8 de marzo, 2013
Te
he visto demasiadas veces en los espejos, a través de ellos, en las calles, a
mi lado, en nuestra casa, que es esta casa de la ciudad y también, en el
estudio de la pequeña ciudad bajoaragonesa.
Te
he visto demasiadas veces, en el recorrido de esta biografía personal que es un
segundo; es decir, casi toda una vida.
Te
he visto en la mañana, en la tarde-noche, en las horas inciertas de la
madrugada, en el amanecer, cuando las
luces todavía están plagadas de expectante indefinición… que es la de uno
mismo, por supuesto.
No
es fácil haber llegado al viaje del olvido, en un luctuoso retorno por los
agónicos pasillos de los espejos, donde a través de ellos ya no reconocemos a
nadie. Ay…, este viaje del olvido y las
miradas, todavía tan temprano. ¿Por dónde ha venido? ¿Cómo se produjo este tránsito inesperado en
el que ha llegado de visita -¿para quedarse?- el desamor en la noche de las
luces muertas?
No,
no es fácil el viaje del olvido, pues te he visto y me has visto muchas veces a
través de los espejos, de soslayo, frontalmente y, también, con la luz gloriosa de todos los
días del mundo resumida en un instante. Pero hay siempre un camino de ida que
no se sabe a dónde va, y, todos transitamos por él, porque es de fácil
recorrido, o por exceso de juventud y más exceso aún de ingenuidad, derivada ésta de la primera. Es un viaje aparente de ida y,
en realidad se está haciendo ya el clásico e ineludible recorrido del retorno,
hacia el declive, el futuro sin futuro y la nada.
Hay
sin embargo -¿cómo negarlo?- paisajes comunes, playas, acantilados (que no
recordamos), bosques intrincados, barcas varadas –felizmente- en la playa de la
memoria, cuando yo te miraba, y entonces el tiempo se iba, cobardemente, nos
dejaba solos y se escondía en sus sótanos: negros huecos helados de
ausencias. Hay todavía sotos periféricos
y noches que inundaron de luz –luz sin reservas- por un tiempo unos recuerdos en común, toda
una escenografía vivida y, por tanto cierta.
Eres,
no obstante el amor, mi amor, ¿el único?
En todo caso es ese que hoy confundo con todos los amores y todo aquel
ejército de ninfas reales o soñadas.
Dirás,
con razón incontestable, que el balance ha sido demoledoramente negativo para ti.
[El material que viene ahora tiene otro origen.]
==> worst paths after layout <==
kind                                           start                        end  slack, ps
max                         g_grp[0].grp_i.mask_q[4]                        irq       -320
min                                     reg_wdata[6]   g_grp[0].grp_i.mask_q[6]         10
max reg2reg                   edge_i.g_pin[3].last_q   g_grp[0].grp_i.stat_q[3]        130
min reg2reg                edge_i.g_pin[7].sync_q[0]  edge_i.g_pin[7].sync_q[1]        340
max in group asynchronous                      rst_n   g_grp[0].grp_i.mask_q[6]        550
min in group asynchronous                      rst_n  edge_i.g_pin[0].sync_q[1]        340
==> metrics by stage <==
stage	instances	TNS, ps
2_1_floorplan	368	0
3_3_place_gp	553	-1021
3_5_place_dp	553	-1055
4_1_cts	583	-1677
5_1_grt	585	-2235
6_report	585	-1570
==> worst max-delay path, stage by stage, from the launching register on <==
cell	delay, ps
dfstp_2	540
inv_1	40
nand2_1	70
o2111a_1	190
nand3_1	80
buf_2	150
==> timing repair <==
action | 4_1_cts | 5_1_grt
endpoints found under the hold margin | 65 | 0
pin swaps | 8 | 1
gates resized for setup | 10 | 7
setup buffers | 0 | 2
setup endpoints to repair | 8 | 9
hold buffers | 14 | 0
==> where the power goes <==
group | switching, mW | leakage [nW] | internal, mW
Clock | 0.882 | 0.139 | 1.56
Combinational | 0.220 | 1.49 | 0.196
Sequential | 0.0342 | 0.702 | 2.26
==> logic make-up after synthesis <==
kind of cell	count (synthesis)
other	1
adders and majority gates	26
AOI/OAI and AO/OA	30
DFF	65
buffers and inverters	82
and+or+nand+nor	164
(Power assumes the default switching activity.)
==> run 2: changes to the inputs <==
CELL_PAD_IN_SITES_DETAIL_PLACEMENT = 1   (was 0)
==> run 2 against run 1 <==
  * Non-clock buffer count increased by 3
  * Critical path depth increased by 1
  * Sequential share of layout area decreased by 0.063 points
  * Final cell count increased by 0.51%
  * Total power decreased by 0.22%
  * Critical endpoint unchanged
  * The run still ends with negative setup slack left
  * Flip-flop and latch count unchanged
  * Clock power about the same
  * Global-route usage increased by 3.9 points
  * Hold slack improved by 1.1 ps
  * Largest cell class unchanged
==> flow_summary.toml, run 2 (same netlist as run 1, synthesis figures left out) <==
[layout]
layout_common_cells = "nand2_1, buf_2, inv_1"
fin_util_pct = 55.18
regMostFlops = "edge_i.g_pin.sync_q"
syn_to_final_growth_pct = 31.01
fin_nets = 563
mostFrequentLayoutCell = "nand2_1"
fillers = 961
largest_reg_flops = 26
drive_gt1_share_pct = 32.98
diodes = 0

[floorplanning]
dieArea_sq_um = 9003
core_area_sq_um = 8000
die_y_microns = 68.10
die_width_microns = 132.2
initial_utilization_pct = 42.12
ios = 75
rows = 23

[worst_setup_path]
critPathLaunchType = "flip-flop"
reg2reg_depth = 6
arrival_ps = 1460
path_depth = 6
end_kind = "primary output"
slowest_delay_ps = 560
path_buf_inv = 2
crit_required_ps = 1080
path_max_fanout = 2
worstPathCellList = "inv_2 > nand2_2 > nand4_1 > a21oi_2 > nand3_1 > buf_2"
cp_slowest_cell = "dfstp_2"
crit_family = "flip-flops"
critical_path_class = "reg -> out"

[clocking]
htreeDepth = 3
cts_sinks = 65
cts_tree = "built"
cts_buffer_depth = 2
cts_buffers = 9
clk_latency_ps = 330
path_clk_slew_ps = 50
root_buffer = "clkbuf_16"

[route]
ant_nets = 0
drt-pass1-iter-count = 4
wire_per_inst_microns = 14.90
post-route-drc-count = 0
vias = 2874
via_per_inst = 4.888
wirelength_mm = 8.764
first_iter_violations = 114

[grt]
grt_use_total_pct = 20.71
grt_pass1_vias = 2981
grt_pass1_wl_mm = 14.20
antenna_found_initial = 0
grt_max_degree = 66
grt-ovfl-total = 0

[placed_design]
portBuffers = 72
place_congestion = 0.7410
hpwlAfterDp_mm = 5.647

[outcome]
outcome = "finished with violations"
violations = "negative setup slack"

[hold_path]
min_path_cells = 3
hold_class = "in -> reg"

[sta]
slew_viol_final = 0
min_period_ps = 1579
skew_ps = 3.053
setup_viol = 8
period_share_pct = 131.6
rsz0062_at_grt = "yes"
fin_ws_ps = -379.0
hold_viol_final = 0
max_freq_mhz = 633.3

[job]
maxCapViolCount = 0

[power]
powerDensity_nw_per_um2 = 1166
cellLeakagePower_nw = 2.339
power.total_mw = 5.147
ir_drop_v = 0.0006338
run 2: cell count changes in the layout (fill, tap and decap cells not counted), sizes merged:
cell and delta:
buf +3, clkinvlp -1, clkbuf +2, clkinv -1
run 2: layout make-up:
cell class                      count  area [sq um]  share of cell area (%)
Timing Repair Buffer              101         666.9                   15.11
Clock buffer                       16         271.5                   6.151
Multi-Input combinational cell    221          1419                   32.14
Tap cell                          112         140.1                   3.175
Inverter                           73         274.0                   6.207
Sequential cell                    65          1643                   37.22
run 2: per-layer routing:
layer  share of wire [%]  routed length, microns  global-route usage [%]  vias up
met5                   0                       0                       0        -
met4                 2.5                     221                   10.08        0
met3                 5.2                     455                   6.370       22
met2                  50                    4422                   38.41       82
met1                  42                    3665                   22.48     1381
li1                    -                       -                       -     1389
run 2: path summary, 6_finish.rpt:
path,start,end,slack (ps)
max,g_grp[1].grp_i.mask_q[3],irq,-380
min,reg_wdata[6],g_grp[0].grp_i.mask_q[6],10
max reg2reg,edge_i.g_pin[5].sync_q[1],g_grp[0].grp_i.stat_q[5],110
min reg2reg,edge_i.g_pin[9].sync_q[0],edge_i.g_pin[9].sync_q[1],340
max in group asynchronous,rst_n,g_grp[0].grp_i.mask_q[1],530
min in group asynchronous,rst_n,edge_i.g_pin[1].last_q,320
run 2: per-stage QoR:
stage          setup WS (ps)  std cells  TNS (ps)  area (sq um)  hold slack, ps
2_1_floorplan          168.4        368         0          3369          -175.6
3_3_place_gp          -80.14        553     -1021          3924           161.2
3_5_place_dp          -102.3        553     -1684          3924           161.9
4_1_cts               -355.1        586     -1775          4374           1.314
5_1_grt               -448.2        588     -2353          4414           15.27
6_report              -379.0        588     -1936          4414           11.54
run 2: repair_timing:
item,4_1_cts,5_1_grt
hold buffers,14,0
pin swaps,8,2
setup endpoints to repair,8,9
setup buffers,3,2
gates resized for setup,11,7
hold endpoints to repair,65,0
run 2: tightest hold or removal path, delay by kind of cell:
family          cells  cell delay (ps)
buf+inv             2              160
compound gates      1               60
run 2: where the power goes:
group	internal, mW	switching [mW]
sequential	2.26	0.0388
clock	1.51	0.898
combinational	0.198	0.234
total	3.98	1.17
Es cierto, y la consciencia de esa certeza me
conduce directamente a la noche embarrancada, al temblor y al miedo
indeterminado, ilocalizable. Pero te he
visto –es poco su valor, lo sé- demasiadas veces reflejada en los espejos, junto a mí.
Quizá
ya no hay nada que <amortizar>, o sólo nuestras miradas reciprocas,
casuales o furtivas. Queda, para mí, el
triste espectáculo de reconducir el miedo, esa gran abstracción metafísica del
miedo; queda recuperar todo aquello que se pueda y, como mucho y último
recurso, esperar que llegue el verano, su calor cierto, su luz de fuego e
infinito y desdibujado horizonte… Y
vivir siempre mentalmente en el verano, porque no hay nada más, quizá, salvo
sus preámbulos y lujosas galas de abril-mayo y, su línea de expectación
latente, ya instalados de pleno en mitad del estío, sólo sus manos sólidas que
nos llevan al denso bosque de la vida y, envueltos de esa tibia calidez, no
queremos saber qué hay más allá. Y ni
siquiera nos importa, seguro, tan sólo por evitar un nuevo temblor, o por no
despertar a los nuevos miedos siempre latentes, advenedizos y oportunistas. Sí,
oportunistas como la propia vida.
Nadie
se ha asomado hoy a los espejos. Hoy descansan los espejos, y es fiesta en el
calendario de sus lunas que reflejan –pretendidamente- el infinito doméstico de
sueños, realidades a medias y afirmaciones en voz baja.
Hoy,
quizá duermen, sí, los espejos. Y nos
regalan una tregua necesaria, urgente, inaplazable.